There are as many kinds of bad actors who have dropped off of the meat and potatoes plane of conventional matter and energy as there are ways to trick out a spiral arm, and it is usually the case that you can see them coming from a long way off, if you have instruments sensitive to the frequencies they hang out on. As the old song goes, there's nowhere to run and no place to hide, save in plain sight, using the Arctic hare's tactic of keeping still and blending into the surroundings as much as possible. The kind of tension and dread this engenders is not much to the taste of born troublemakers such as ourselves, and some will take the opportunity to transubstantiate into the higher realm themselves and introduce themselves to their superiors with all the bravado and moxie they possess. Nine times out of ten or ninety-nine times out of a hundred this does not turn out well for the newbie, but that one who cracks the code makes it through to what amounts to a cross between Godhead and Mafia membership, a sweet state of things all would agree.

Grinning Skull (friendfeed (external link))

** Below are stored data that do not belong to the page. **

==> config.mk <==
export PLATFORM = sky130hd
export DESIGN_NAME = modbus_response_channel_router_top_flat
export DESIGN_NICKNAME = d
export VERILOG_FILES = /design/src/sv/mrcr_pkg.sv /design/src/sv/mrcr_ifs.sv /design/src/sv/modbus_response_channel_router_top.sv /design/src/sv/mrcr_front.sv /design/src/sv/mrcr_queue.sv /design/src/sv/mrcr_back.sv /design/src/flat_wrapper.sv
export SDC_FILE = /design/constraint.sdc
export NUM_CORES = 1
export LEC_CHECK = 0
export BUFFER_PORTS_ARGS = -buffer_cell sky130_fd_sc_hd__buf_4
export CORE_MARGIN = 1.5
export CORE_UTILIZATION = 25
export CTS_CLUSTER_DIAMETER = 30
export CTS_CLUSTER_SIZE = 24
export DETAILED_ROUTE_END_ITERATION = 16
export PLACE_DENSITY = 0.41
export REMOVE_ABC_BUFFERS = 1
export SETUP_SLACK_MARGIN = 0.4
export SYNTH_ARGS = -nofsm -noshare
export SYNTH_HDL_FRONTEND = slang
export SYNTH_HIERARCHICAL = 1
export SYNTH_SLANG_ARGS = --single-unit
export TNS_END_PERCENT = 5
==> constraint.sdc <==
create_clock -name clk -period 6.3 [get_ports clk]
set_input_delay 0.63 -clock clk [delete_from_list [all_inputs] [get_ports clk]]
set_output_delay 0.63 -clock clk [all_outputs]
set_load 0.03 [all_outputs]
==> src/sv/mrcr_pkg.sv <==
// Shared types, constants and helpers for the Modbus response channel router.
`timescale 1ns / 1ps
package mrcr_pkg;

  // Field and register widths
  localparam int CH_COUNT_W  = 9;
  localparam int OFFSET_W    = 16;
  localparam int CHAN_W      = 8;
  localparam int VALUE_W     = 17;
  localparam int POS_W       = 9;
  localparam int BYTE_W      = 8;
  localparam int COUNT_W     = 4;
  localparam int BIT_IDX_W   = 3;
  localparam int CFG_INDEX_W = 2;
  localparam int CFG_DATA_W  = 16;

  localparam int MAX_CHANNELS_DEF = 256;
  localparam int QUEUE_DEPTH_DEF  = 2;
  localparam int BITS_PER_BYTE    = 8;

  localparam logic [POS_W-1:0]      POS_MAX       = 9'd511;
  localparam logic [CH_COUNT_W-1:0] CH_COUNT_RST  = 9'd9;

  // Configuration register indexes
  localparam logic [CFG_INDEX_W-1:0] CFG_CHANNEL_COUNT    = 2'd0;
  localparam logic [CFG_INDEX_W-1:0] CFG_REGISTER_OFFSET  = 2'd1;
  localparam logic [CFG_INDEX_W-1:0] CFG_SIGNED_REGISTERS = 2'd2;

  // Modbus function codes
  localparam logic [BYTE_W-1:0] FC_READ_COILS    = 8'h01;
  localparam logic [BYTE_W-1:0] FC_READ_DISCRETE = 8'h02;
  localparam logic [BYTE_W-1:0] FC_READ_HOLDING  = 8'h03;
  localparam logic [BYTE_W-1:0] FC_READ_INPUT    = 8'h04;
  localparam logic [BYTE_W-1:0] FC_WRITE_COIL    = 8'h05;
  localparam logic [BYTE_W-1:0] FC_WRITE_REG     = 8'h06;
  localparam logic [BYTE_W-1:0] FC_EXCEPTION     = 8'h80;

  localparam logic [15:0] COIL_ON = 16'hFF00;

  // One classified request handed from front to back
  typedef struct packed {
    logic [CHAN_W-1:0]  base;
    logic [COUNT_W-1:0] count;      // 0: frame-close marker only
    logic               coil;
    logic [BYTE_W-1:0]  bits;
    logic [VALUE_W-1:0] value;
    logic               frame_end;
  } job_t;

  // 16-bit register word, optionally sign extended to 17 bits
  function automatic logic [VALUE_W-1:0] reg_value(input logic [15:0] raw,
                                                   input logic        sign_en);
    reg_value = {sign_en & raw[15], raw};
  endfunction

endpackage

==> src/sv/mrcr_ifs.sv <==
// Channel interfaces: frame bytes in, channel updates out, configuration writes.
`timescale 1ns / 1ps
interface mrcr_byte_if import mrcr_pkg::*; ();
  logic              valid;
  logic              ready;
  logic [BYTE_W-1:0] data_byte;
  logic              frame_end;
  modport source (output valid, data_byte, frame_end, input ready);
  modport sink   (input valid, data_byte, frame_end, output ready);
endinterface

interface mrcr_update_if import mrcr_pkg::*; ();
  logic                      valid;
  logic                      ready;
  logic [CHAN_W-1:0]         channel;
  logic signed [VALUE_W-1:0] value;
  logic                      store_valid;
  logic                      frame_done;
  logic                      last;
  modport source (output valid, channel, value, store_valid, frame_done, last,
                  input ready);
  modport sink   (input valid, channel, value, store_valid, frame_done, last,
                  output ready);
endinterface

interface mrcr_cfg_if import mrcr_pkg::*; ();
  logic                   valid;
  logic                   ready;
  logic [CFG_INDEX_W-1:0] index;
  logic [CFG_DATA_W-1:0]  data;
  modport source (output valid, index, data, input ready);
  modport sink   (input valid, index, data, output ready);
endinterface

==> src/sv/modbus_response_channel_router_top.sv <==
// Top level of the Modbus response channel router.
// A byte's first update passes the queue entry, current request and output register.
// Throughput: one byte per cycle while each makes at most one update and the update
// sink is ready; a coil byte makes up to eight updates and holds the emitter until
// all are out. Its single output register (one update per cycle) sets the rate.
// Reset: channel_count 9, offset 0, unsigned registers, frame state and queue cleared.
`timescale 1ns / 1ps
module modbus_response_channel_router_top import mrcr_pkg::*; #(
  parameter int MAX_CHANNELS = MAX_CHANNELS_DEF,
  parameter int QUEUE_DEPTH  = QUEUE_DEPTH_DEF
) (
  input  logic          clk,
  input  logic          rst,
  mrcr_byte_if.sink     frame,
  mrcr_cfg_if.sink      cfg,
  mrcr_update_if.source update
);

  logic push;
  job_t push_job;
  logic q_ready;
  logic pop;
  logic head_valid;
  job_t head;

  mrcr_front #(.MAX_CHANNELS(MAX_CHANNELS)) u_front (
    .clk      (clk),
    .rst      (rst),
    .frame    (frame),
    .cfg      (cfg),
    .q_ready  (q_ready),
    .push     (push),
    .push_job (push_job)
  );

  mrcr_queue #(.DEPTH(QUEUE_DEPTH)) u_queue (
    .clk        (clk),
    .rst        (rst),
    .push       (push),
    .push_job   (push_job),
    .ready      (q_ready),
    .pop        (pop),
    .head_valid (head_valid),
    .head       (head)
  );

  mrcr_back u_back (
    .clk        (clk),
    .rst        (rst),
    .head_valid (head_valid),
    .head       (head),
    .pop        (pop),
    .update     (update)
  );

endmodule

==> src/sv/mrcr_front.sv <==
// Front end: config registers, frame parser and request classifier.
`timescale 1ns / 1ps
module mrcr_front import mrcr_pkg::*; #(
  parameter int MAX_CHANNELS = MAX_CHANNELS_DEF
) (
  input  logic          clk,
  input  logic          rst,
  mrcr_byte_if.sink     frame,
  mrcr_cfg_if.sink      cfg,
  input  logic          q_ready,
  output logic          push,
  output job_t          push_job
);

  localparam logic [CH_COUNT_W-1:0] MAX_CH = CH_COUNT_W'(MAX_CHANNELS);

  // Configuration
  logic [CH_COUNT_W-1:0] channel_count;
  logic [OFFSET_W-1:0]   register_offset;
  logic                  signed_registers;

  // Frame state
  logic [POS_W-1:0]      byte_position, byte_position_next;
  logic [BYTE_W-1:0]     function_code, function_code_next;
  logic [BYTE_W-1:0]     declared_count, declared_count_next;
  logic [BYTE_W-1:0]     held_high_byte, held_high_byte_next;
  logic [CH_COUNT_W-1:0] next_coil_channel, next_coil_channel_next;
  logic [15:0]           echo_address, echo_address_next;

  logic                  accept;
  logic [CH_COUNT_W-1:0] lim;
  job_t                  job;

  assign cfg.ready   = 1'b1;
  assign frame.ready = q_ready;
  assign accept      = frame.valid && frame.ready;
  assign lim         = (channel_count < MAX_CH) ? channel_count : MAX_CH;

  // Classify the incoming byte and compute the next frame state
  always_comb begin
    logic [15:0]           raw;
    logic [POS_W-1:0]      rel;
    logic [CH_COUNT_W-1:0] room;
    logic [OFFSET_W:0]     diff;
    raw  = {held_high_byte, frame.data_byte};
    rel  = '0;
    room = '0;
    diff = '0;

    job           = '0;
    job.bits      = frame.data_byte;
    job.frame_end = frame.frame_end;

    function_code_next     = function_code;
    declared_count_next    = declared_count;
    next_coil_channel_next = next_coil_channel;
    echo_address_next      = echo_address;

    if (byte_position == POS_W'(1)) begin
      function_code_next = frame.data_byte;
    end else if (byte_position == POS_W'(2)) begin
      declared_count_next = frame.data_byte;
    end else if (byte_position >= POS_W'(3) && function_code < FC_EXCEPTION) begin
      unique case (function_code) inside
        FC_READ_COILS, FC_READ_DISCRETE: begin
          rel = byte_position - POS_W'(3);
          if (rel < {1'b0, declared_count} && next_coil_channel < lim) begin
            room      = lim - next_coil_channel;
            job.count = (room > CH_COUNT_W'(BITS_PER_BYTE)) ?
                        COUNT_W'(BITS_PER_BYTE) : room[COUNT_W-1:0];
            job.coil  = 1'b1;
            job.base  = next_coil_channel[CHAN_W-1:0];
            next_coil_channel_next = next_coil_channel + CH_COUNT_W'(job.count);
          end
        end
        FC_READ_HOLDING, FC_READ_INPUT: begin
          rel = byte_position - POS_W'(4);
          if (byte_position >= POS_W'(4) && !byte_position[0]) begin
            if (rel[POS_W-1:1] < (declared_count >> 1) &&
                {1'b0, rel[POS_W-1:1]} < lim) begin
              job.count = COUNT_W'(1);
              job.base  = rel[POS_W-1:1];
              job.value = reg_value(raw, signed_registers);
            end
          end
        end
        FC_WRITE_COIL, FC_WRITE_REG: begin
          diff = {1'b0, echo_address} - {1'b0, register_offset};
          if (byte_position == POS_W'(3)) begin
            echo_address_next = {declared_count, frame.data_byte};
          end else if (byte_position == POS_W'(5)) begin
            if (!diff[OFFSET_W] && diff[OFFSET_W-1:0] < OFFSET_W'(lim)) begin
              job.count = COUNT_W'(1);
              job.base  = diff[CHAN_W-1:0];
              job.value = (function_code == FC_WRITE_COIL) ?
                          VALUE_W'(raw == COIL_ON) : reg_value(raw, signed_registers);
            end
          end
        end
        default: ;
      endcase
    end

    held_high_byte_next = frame.data_byte;
    byte_position_next  = (byte_position == POS_MAX) ? POS_MAX :
                          byte_position + POS_W'(1);

    // Frame close clears all frame state
    if (frame.frame_end) begin
      byte_position_next     = '0;
      function_code_next     = '0;
      declared_count_next    = '0;
      held_high_byte_next    = '0;
      next_coil_channel_next = '0;
      echo_address_next      = '0;
    end
  end

  assign push     = accept && (job.count != '0 || frame.frame_end);
  assign push_job = job;

  // State and configuration registers
  always_ff @(posedge clk) begin
    if (rst) begin
      channel_count     <= CH_COUNT_RST;
      register_offset   <= '0;
      signed_registers  <= 1'b0;
      byte_position     <= '0;
      function_code     <= '0;
      declared_count    <= '0;
      held_high_byte    <= '0;
      next_coil_channel <= '0;
      echo_address      <= '0;
    end else begin
      if (cfg.valid) begin
        unique case (cfg.index)
          CFG_CHANNEL_COUNT:    channel_count    <= cfg.data[CH_COUNT_W-1:0];
          CFG_REGISTER_OFFSET:  register_offset  <= cfg.data[OFFSET_W-1:0];
          CFG_SIGNED_REGISTERS: signed_registers <= cfg.data[0];
          default: ;
        endcase
      end
      if (accept) begin
        byte_position     <= byte_position_next;
        function_code     <= function_code_next;
        declared_count    <= declared_count_next;
        held_high_byte    <= held_high_byte_next;
        next_coil_channel <= next_coil_channel_next;
        echo_address      <= echo_address_next;
      end
    end
  end

  // Coil cursor never passes the channel ceiling
  assert property (@(posedge clk) disable iff (rst) next_coil_channel <= MAX_CH)
    else $error("coil cursor beyond channel ceiling");
  // Start of frame means all frame state is clear
  assert property (@(posedge clk) disable iff (rst)
    byte_position == '0 |-> function_code == '0 && declared_count == '0 &&
                            next_coil_channel == '0)
    else $error("frame state not clear at frame start");
  // A request is only produced from an accepted byte
  assert property (@(posedge clk) disable iff (rst) push |-> q_ready)
    else $error("request pushed into full queue");

endmodule

==> src/sv/mrcr_queue.sv <==
// Short request queue between the front end and the update emitter.
`timescale 1ns / 1ps
module mrcr_queue import mrcr_pkg::*; #(
  parameter int DEPTH = QUEUE_DEPTH_DEF
) (
  input  logic clk,
  input  logic rst,
  input  logic push,
  input  job_t push_job,
  output logic ready,
  input  logic pop,
  output logic head_valid,
  output job_t head
);

  localparam int PTR_W = (DEPTH > 1) ? $clog2(DEPTH) : 1;
  localparam int CNT_W = $clog2(DEPTH + 1);

  job_t             entries [DEPTH];
  logic [PTR_W-1:0] wr_ptr;
  logic [PTR_W-1:0] rd_ptr;
  logic [CNT_W-1:0] fill;

  assign ready      = fill != CNT_W'(DEPTH);
  assign head_valid = fill != '0;
  assign head       = entries[rd_ptr];

  // Pointers and fill level
  always_ff @(posedge clk) begin
    if (rst) begin
      wr_ptr <= '0;
      rd_ptr <= '0;
      fill   <= '0;
    end else begin
      if (push) begin
        wr_ptr <= (wr_ptr == PTR_W'(DEPTH - 1)) ? '0 : wr_ptr + PTR_W'(1);
      end
      if (pop) begin
        rd_ptr <= (rd_ptr == PTR_W'(DEPTH - 1)) ? '0 : rd_ptr + PTR_W'(1);
      end
      if (push && !pop) begin
        fill <= fill + CNT_W'(1);
      end else if (pop && !push) begin
        fill <= fill - CNT_W'(1);
      end
    end
  end

  // Entry storage
  always_ff @(posedge clk) begin
    if (push) begin
      entries[wr_ptr] <= push_job;
    end
  end

  assert property (@(posedge clk) disable iff (rst) fill <= CNT_W'(DEPTH))
    else $error("queue fill beyond depth");
  assert property (@(posedge clk) disable iff (rst) pop |-> head_valid)
    else $error("pop from empty queue");
  assert property (@(posedge clk) disable iff (rst) push |-> ready)
    else $error("push into full queue");

endmodule

==> src/sv/mrcr_back.sv <==
// Back end: expands each request into channel updates, one per cycle while the sink is ready.
`timescale 1ns / 1ps
module mrcr_back import mrcr_pkg::*; (
  input  logic          clk,
  input  logic          rst,
  input  logic          head_valid,
  input  job_t          head,
  output logic          pop,
  mrcr_update_if.source update
);

  job_t                 cur;
  logic                 cur_valid;
  logic [BIT_IDX_W-1:0] k;
  logic                 can_emit;
  logic                 last_res;

  assign can_emit = cur_valid && (!update.valid || update.ready);
  assign last_res = (cur.count == '0) ||
                    (COUNT_W'(k) + COUNT_W'(1) == cur.count);
  assign pop      = head_valid && (!cur_valid || (can_emit && last_res));

  // Current request, bit index and output register
  always_ff @(posedge clk) begin
    if (rst) begin
      cur_valid    <= 1'b0;
      k            <= '0;
      update.valid <= 1'b0;
    end else begin
      if (pop) begin
        cur       <= head;
        cur_valid <= 1'b1;
        k         <= '0;
      end else if (can_emit && last_res) begin
        cur_valid <= 1'b0;
      end else if (can_emit) begin
        k <= k + BIT_IDX_W'(1);
      end

      if (can_emit) begin
        update.valid       <= 1'b1;
        update.channel     <= cur.base + CHAN_W'(k);
        update.value       <= $signed(cur.coil ? VALUE_W'(cur.bits[k]) : cur.value);
        update.store_valid <= cur.count != '0;
        update.frame_done  <= cur.frame_end && last_res;
        update.last        <= last_res;
      end else if (update.ready) begin
        update.valid <= 1'b0;
      end
    end
  end

  // Bit index stays inside the request's update count
  assert property (@(posedge clk) disable iff (rst)
    cur_valid && cur.count != '0 |-> COUNT_W'(k) < cur.count)
    else $error("bit index past update count");
  // A marker is always the closing result of its frame
  assert property (@(posedge clk) disable iff (rst)
    update.valid && !update.store_valid |-> update.frame_done && update.last)
    else $error("marker without frame close");
  // An emitted result shows up in the output register
  assert property (@(posedge clk) disable iff (rst) can_emit |=> update.valid)
    else $error("emitted result lost");

endmodule
==> src/flat_wrapper.sv <==
// flat-port wrapper written by rule: the top's interface ports become plain ports
module modbus_response_channel_router_top_flat import mrcr_pkg::*;
#(
  parameter int MAX_CHANNELS = MAX_CHANNELS_DEF,
  parameter int QUEUE_DEPTH  = QUEUE_DEPTH_DEF
)
  (clk, rst, frame_valid, frame_data_byte, frame_frame_end, frame_ready, cfg_valid, cfg_index, cfg_data, cfg_ready, update_valid, update_channel, update_value, update_store_valid, update_frame_done, update_last, update_ready);
  mrcr_byte_if frame_i ();
  mrcr_cfg_if cfg_i ();
  mrcr_update_if update_i ();
  input  logic clk;
  input  logic rst;
  input wire logic [$bits(frame_i.valid)-1:0] frame_valid;
  input wire logic [$bits(frame_i.data_byte)-1:0] frame_data_byte;
  input wire logic [$bits(frame_i.frame_end)-1:0] frame_frame_end;
  output wire logic [$bits(frame_i.ready)-1:0] frame_ready;
  input wire logic [$bits(cfg_i.valid)-1:0] cfg_valid;
  input wire logic [$bits(cfg_i.index)-1:0] cfg_index;
  input wire logic [$bits(cfg_i.data)-1:0] cfg_data;
  output wire logic [$bits(cfg_i.ready)-1:0] cfg_ready;
  output wire logic [$bits(update_i.valid)-1:0] update_valid;
  output wire logic [$bits(update_i.channel)-1:0] update_channel;
  output wire logic [$bits(update_i.value)-1:0] update_value;
  output wire logic [$bits(update_i.store_valid)-1:0] update_store_valid;
  output wire logic [$bits(update_i.frame_done)-1:0] update_frame_done;
  output wire logic [$bits(update_i.last)-1:0] update_last;
  input wire logic [$bits(update_i.ready)-1:0] update_ready;
  assign frame_i.valid = frame_valid;
  assign frame_i.data_byte = frame_data_byte;
  assign frame_i.frame_end = frame_frame_end;
  assign frame_ready = frame_i.ready;
  assign cfg_i.valid = cfg_valid;
  assign cfg_i.index = cfg_index;
  assign cfg_i.data = cfg_data;
  assign cfg_ready = cfg_i.ready;
  assign update_valid = update_i.valid;
  assign update_channel = update_i.channel;
  assign update_value = update_i.value;
  assign update_store_valid = update_i.store_valid;
  assign update_frame_done = update_i.frame_done;
  assign update_last = update_i.last;
  assign update_i.ready = update_ready;
  modbus_response_channel_router_top #(.MAX_CHANNELS(MAX_CHANNELS), .QUEUE_DEPTH(QUEUE_DEPTH)) u_core (.clk(clk), .rst(rst), .frame(frame_i), .cfg(cfg_i), .update(update_i));
endmodule
==> impl_metrics.toml, run 1 <==
[logic_synthesis]
synth_edf_count = 145
yosysTopAreaCell = "edfxtp_1"
synth_warnings = 6
async_flop_share = 0
synth.area.top_cells = "edfxtp_1 36%, dfxtp_1 15%, ha_1 7.1%"
ys_types = 90
synth.top_cell.area_share = 0.356
syn_avg_cell_area_um2 = 10.7
ys_ff_latch = 239
ys_seq_area_frac = 0.510
synth_common_cells = "145 x edfxtp_1, 99 x nor2_1, 94 x dfxtp_1"
synth_flop_cell = "edfxtp_1"
synthesis.area_um2 = 12200
synth_most_common_cell = "edfxtp_1"
postSynthCellCount = 1143

[drt]
drt-total-wl_um = 32700
drt-pass1-iter-count = 6
drc_errors = 0
viasPerCell = 4.66
drt_iter0_markers = 456
wl_per_cell_um = 17.4
vias = 8796
ant_nets = 0

[clocking]
cts_root_buffer = "clkbuf_16"
cts_setup_buffers = 0
cts-hold-fix-buffers = 0
cts_tree = "yes"
insertion_delay_ns = 0.60
h-tree-depth = 2
clkTransAtPathRegs_ns = 0.05
cts_made_buffers = 58
cts_sinks = 239
post_cts_resized = 0
clock_path_buffers = 3

[sta]
tns_ns = 0
setup_viol = 0
slew_headroom = 0.277
finClkSkew_ns = 0.0270
layout_min_cycle_time_ns = 5.33
fmax_ghz = 0.188
rsz0062_at_grt = "no"
worst_pin_slew_ns = 1.09
period_share = 0.846
report.final.slew_viol_count = 0
hold_viol_final = 0

[placed_design]
numPortBuffers = 61
place_congestion = 0.814
dp_hpwl_um = 23000

[critical_path]
cp.arrival_ns = 5.62
cp_slowest_cell = "and2_2"
r2r_cells = 20
crit_required_ns = 6.59
cp_max_fo = 23
start_kind = "register"
cp_top_family = "simple AND/OR/NAND/NOR gates"
crit-reg2reg-launch = "u_core/u_front/echo_address[0]"
crit_chain = "inv_1, ha_1, inv_1, fa_1, a211oi_1, o21ai_1, a21oi_1, xnor2_1, ha_1, nor4bb_1, nand2_1, nor3_1, and4b_1, or4b_1, and4bb_1, buf_4, o21bai_1, a21oi_1, and2_2, buf_12"
path_class = "reg -> reg"
critPathCaptureType = "register"
rr_endpoint = "u_core/u_queue/entries[1][29]"
r2r_slack_ns = 0.97
path_buf_inv = 4
max_stage_delay_ns = 0.53

[global_routing]
met1_usage = 0.173
grt_busiest_layer = "met2"
grt_usage = 0.132
grt_max_degree = 50
grt_pass1_wl_um = 50900
grtUsageMet3 = 0.0315
grt.overflow.total = 0
grt_pass1_vias = 8752
grtUsageMet2 = 0.216
antenna_found_initial = 2

[layout]
drive_gt1_frac = 0.160
multiInputGateArea_um2 = 5470
num-fill-cells = 4965
areaGrowthSynthToFinish_pct = 27.4
seq_area_um2 = 6240
fin_nets = 1326

[floorplan]
die_area_um2 = 50300
die_h_um = 224
die_w_um = 224
coreArea_um2 = 48000
start_util = 0.255
ios = 63
std_cell_rows = 80

[worst_hold_path]
hold_class = "in -> reg"
min-delay-start = "cfg_data[0]"
whs_path_depth = 2
worst_hold_path.endpoint = "u_core/u_front/channel_count[0]"

[run]
maxCapViolations = 0

[run_status]
status = "completed"

[power_and_ir_drop]
total_power_w = 0.00613
ir_drop_v = 0.000237
power.leakage_nw = 5.82
p_per_area_nw_per_um2 = 394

Turns out one can have both a frontal lobotomy *and* a bottle in front of me

Wine is the result of something sweet and childlike (grape juice) allowed to go bad, making it the perfect drink for a dirty rotten villain, an idea which many in my experience have already discovered for themselves, judging from the number of such seen turning purple and fermenting on the floor of a late-night/early-morning bacchanal and snoring like one of the Elder Gods themselves. Some of them, while awake, did like to go on and on about the fine points of this sort and the shortcomings of that sort in a way that kind of bludgeoned their listeners around the head and ears, which I think was the main point of it, since it never ever seemed to enter in to whether they would drink any old thing that was nearby to get good and blotto when the talking was through. That was okay — sometimes we could roll them for a few bucks afterwards which usually would make up for all the yammering.

The good thing about the stuff is that when it is new you can drink it, when it's not so new you can cook with it, when it's got some serious age on it you can give it to your henchmen to drink, and when it is no longer recognizable as wine you can still use it to degrease the cyborgs (impressing them in the process, the poor deluded shmoes). There's white which is yellow, and there's red which is kind of a bloody purply color, and there's a greenish-blue color that they seem to like out in the Sirius system or whatever it is, and they'll all get you sloppily drunk. And when you are all done with the consuming of the stuff, the bottles are handy as weapons and you can occasionally put someone's eye out with a cork, which is more than you can say about most items in the pantry.


There's a few things I need to get off my chest

Mission secrecy is important when you are working out the details of an operation, but many supervillains take this tight-lipped attitude too far so that the average victim in the street has no real idea what they are all about or why they should fear him or her. The most direct way to combat this is to write a manifesto where you will set out in a more-or-less cogent fashion the ideas which drive your actions, a description of your present and future capabilities, a list of those who are most deserving to be your enemies, and various calls to actions directed toward your adversaries, your minions, and your soon-to-be victims.

I have met a few collectors of villainous manifestos, including one fellow who claimed to have one from an alternate timestream from ours in which the destruction of the library at Alexandria had been averted by some guy, leading to all sorts of entertaining and devilish consequences. If anyone's interested I can try to look the individual up some time and get more details. There's a whole elaborate system of grading museum-grade specimens according to considerations of rarity, historical value, provenance, annotations, artistic and literary expression, and depth of depravity.